### Task to carry out
Working from the records below, repeat exactly the lines starting at the line that contains "localparam int RF_REG_AW" and ending at the line that contains "- critical endpoint unchanged", inclusive.

### Extracted data
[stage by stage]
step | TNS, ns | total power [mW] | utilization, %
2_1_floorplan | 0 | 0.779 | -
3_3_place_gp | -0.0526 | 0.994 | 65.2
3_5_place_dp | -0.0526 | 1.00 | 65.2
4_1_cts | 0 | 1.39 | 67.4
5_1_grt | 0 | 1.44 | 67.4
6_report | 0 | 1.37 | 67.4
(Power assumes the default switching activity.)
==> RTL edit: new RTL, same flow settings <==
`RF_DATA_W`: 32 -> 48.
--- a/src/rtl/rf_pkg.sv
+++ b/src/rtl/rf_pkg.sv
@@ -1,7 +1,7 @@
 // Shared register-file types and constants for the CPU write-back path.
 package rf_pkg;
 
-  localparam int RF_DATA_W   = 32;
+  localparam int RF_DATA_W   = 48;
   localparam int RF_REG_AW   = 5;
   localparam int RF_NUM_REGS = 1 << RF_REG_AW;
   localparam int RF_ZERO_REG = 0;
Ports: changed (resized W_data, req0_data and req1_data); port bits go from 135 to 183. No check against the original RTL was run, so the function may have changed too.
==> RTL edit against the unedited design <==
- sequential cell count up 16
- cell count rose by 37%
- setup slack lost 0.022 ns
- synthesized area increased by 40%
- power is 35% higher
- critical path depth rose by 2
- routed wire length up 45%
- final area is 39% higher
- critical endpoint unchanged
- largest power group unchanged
<file path="src/rtl/cpu_pkg.sv">
// Shared CPU-side encodings and responder defaults for the memory slice.
package cpu_pkg;

  localparam int unsigned DATA_W_DEF  = 8;
  localparam int unsigned ADDR_W_DEF  = 16;
  localparam int unsigned DEPTH_W_DEF = 8;

  localparam logic [1:0] CPU_IDLE  = 2'b00;
  localparam logic [1:0] CPU_IN    = 2'b01;
  localparam logic [1:0] CPU_CHECK = 2'b10;
  localparam logic [1:0] CPU_RUN   = 2'b11;

  typedef enum logic [1:0] {
    ST_IDLE  = 2'b00,
    ST_LOAD  = 2'b01,
    ST_CHECK = 2'b10,
    ST_RUN   = 2'b11
  } state_e;

  function automatic state_e decode_state(logic [1:0] cpu_state);
    state_e st;
    unique case (cpu_state)
      CPU_IN:    st = ST_LOAD;
      CPU_CHECK: st = ST_CHECK;
      CPU_RUN:   st = ST_RUN;
      default:   st = ST_IDLE;
    endcase
    return st;
  endfunction

endpackage

</file>
<file path="src/rtl/mem_array.sv">
// Register-file storage: one synchronous write port, two asynchronous read ports.
// Contents are deliberately not reset so a reset preserves loaded program bytes.
module mem_array #(
  parameter int unsigned DATA_W  = 8,
  parameter int unsigned DEPTH_W = 8
) (
  input  logic               clk_i,
  input  logic               we_i,
  input  logic [DEPTH_W-1:0] waddr_i,
  input  logic [DATA_W-1:0]  wdata_i,
  input  logic [DEPTH_W-1:0] raddr_a_i,
  output logic [DATA_W-1:0]  rdata_a_o,
  input  logic [DEPTH_W-1:0] raddr_b_i,
  output logic [DATA_W-1:0]  rdata_b_o
);

  localparam int unsigned Depth = 2 ** DEPTH_W;

  logic [DATA_W-1:0] mem_q [Depth];

  always_ff @(posedge clk_i) begin
    if (we_i) begin
      mem_q[waddr_i] <= wdata_i;
    end
  end

  assign rdata_a_o = mem_q[raddr_a_i];
  assign rdata_b_o = mem_q[raddr_b_i];

endmodule

</file>
<file path="src/rtl/mem_responder.sv">
// Memory-side responder: loader intake, readback streaming and CPU read/write service,
// selected by the registered CPU state.
module mem_responder
  import cpu_pkg::*;
#(
  parameter int unsigned DATA_W  = DATA_W_DEF,
  parameter int unsigned ADDR_W  = ADDR_W_DEF,
  parameter int unsigned DEPTH_W = DEPTH_W_DEF
) (
  input  logic               clk,
  input  logic               rst,
  input  logic [1:0]         CPUstate,
  input  logic [ADDR_W-1:0]  addr,
  input  logic               mem_read,
  input  logic               mem_write,
  input  logic [DATA_W-1:0]  din,
  output logic [DATA_W-1:0]  dout,
  output logic               dout_valid,
  input  logic               ld_valid,
  input  logic [DATA_W-1:0]  ld_data,
  output logic               ld_ready,
  input  logic               chk_req,
  output logic               chk_valid,
  output logic [DATA_W-1:0]  chk_data,
  output logic [DEPTH_W-1:0] chk_addr,
  output logic               ld_full,
  output logic               conflict,
  output logic               oor
);

  state_e             state_q, state_d;
  logic [DEPTH_W-1:0] ptr_q;
  logic               ld_full_q, conflict_q, oor_q;
  logic               chk_valid_q;
  logic [DATA_W-1:0]  chk_data_q;
  logic [DEPTH_W-1:0] chk_addr_q;

  logic               state_stay;
  logic               in_range;
  logic               load_we, run_we;
  logic               mem_we;
  logic [DEPTH_W-1:0] mem_waddr;
  logic [DATA_W-1:0]  mem_wdata;
  logic [DATA_W-1:0]  run_rdata, chk_rdata;

  assign state_d    = decode_state(CPUstate);
  assign state_stay = (state_d == state_q);
  assign in_range   = (addr[ADDR_W-1:DEPTH_W] == '0);

  // A loader byte arriving in the cycle the state changes is dropped along with the pointer.
  assign load_we = (state_q == ST_LOAD) && ld_valid && !ld_full_q && state_stay;
  assign run_we  = (state_q == ST_RUN) && mem_write && !mem_read && in_range;

  always_comb begin
    mem_we    = 1'b0;
    mem_waddr = ptr_q;
    mem_wdata = ld_data;
    if (load_we) begin
      mem_we = 1'b1;
    end else if (run_we) begin
      mem_we    = 1'b1;
      mem_waddr = addr[DEPTH_W-1:0];
      mem_wdata = din;
    end
  end

  mem_array #(
    .DATA_W  (DATA_W),
    .DEPTH_W (DEPTH_W)
  ) u_mem_array (
    .clk_i     (clk),
    .we_i      (mem_we),
    .waddr_i   (mem_waddr),
    .wdata_i   (mem_wdata),
    .raddr_a_i (addr[DEPTH_W-1:0]),
    .rdata_a_o (run_rdata),
    .raddr_b_i (ptr_q),
    .rdata_b_o (chk_rdata)
  );

  always_ff @(posedge clk) begin
    if (!rst) begin
      state_q     <= ST_IDLE;
      ptr_q       <= '0;
      ld_full_q   <= 1'b0;
      conflict_q  <= 1'b0;
      oor_q       <= 1'b0;
      chk_valid_q <= 1'b0;
      chk_data_q  <= '0;
      chk_addr_q  <= '0;
    end else begin
      state_q     <= state_d;
      chk_valid_q <= 1'b0;
      if (!state_stay) begin
        ptr_q <= '0;
        if (state_d == ST_LOAD) begin
          ld_full_q <= 1'b0;
        end
      end else begin
        unique case (state_q)
          ST_LOAD: begin
            if (load_we) begin
              ptr_q <= ptr_q + 1'b1;
              if (ptr_q == '1) begin
                ld_full_q <= 1'b1;
              end
            end
          end
          ST_CHECK: begin
            if (chk_req) begin
              chk_valid_q <= 1'b1;
              chk_data_q  <= chk_rdata;
              chk_addr_q  <= ptr_q;
              ptr_q       <= ptr_q + 1'b1;
            end
          end
          default: ;
        endcase
      end
      if (state_q == ST_RUN) begin
        if (mem_read && mem_write) begin
          conflict_q <= 1'b1;
        end
        if ((mem_read || mem_write) && !in_range) begin
          oor_q <= 1'b1;
        end
      end
    end
  end

  always_comb begin
    dout       = '0;
    dout_valid = 1'b0;
    if (state_q == ST_RUN) begin
      dout_valid = mem_read;
      if (in_range) begin
        dout = run_rdata;
      end
    end
  end

  assign ld_ready  = (state_q == ST_LOAD) && !ld_full_q;
  assign chk_valid = chk_valid_q;
  assign chk_data  = chk_data_q;
  assign chk_addr  = chk_addr_q;
  assign ld_full   = ld_full_q;
  assign conflict  = conflict_q;
  assign oor       = oor_q;

endmodule

</file>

### Output for this exercise
   localparam int RF_REG_AW   = 5;
   localparam int RF_NUM_REGS = 1 << RF_REG_AW;
   localparam int RF_ZERO_REG = 0;
Ports: changed (resized W_data, req0_data and req1_data); port bits go from 135 to 183. No check against the original RTL was run, so the function may have changed too.
==> RTL edit against the unedited design <==
- sequential cell count up 16
- cell count rose by 37%
- setup slack lost 0.022 ns
- synthesized area increased by 40%
- power is 35% higher
- critical path depth rose by 2
- routed wire length up 45%
- final area is 39% higher
- critical endpoint unchanged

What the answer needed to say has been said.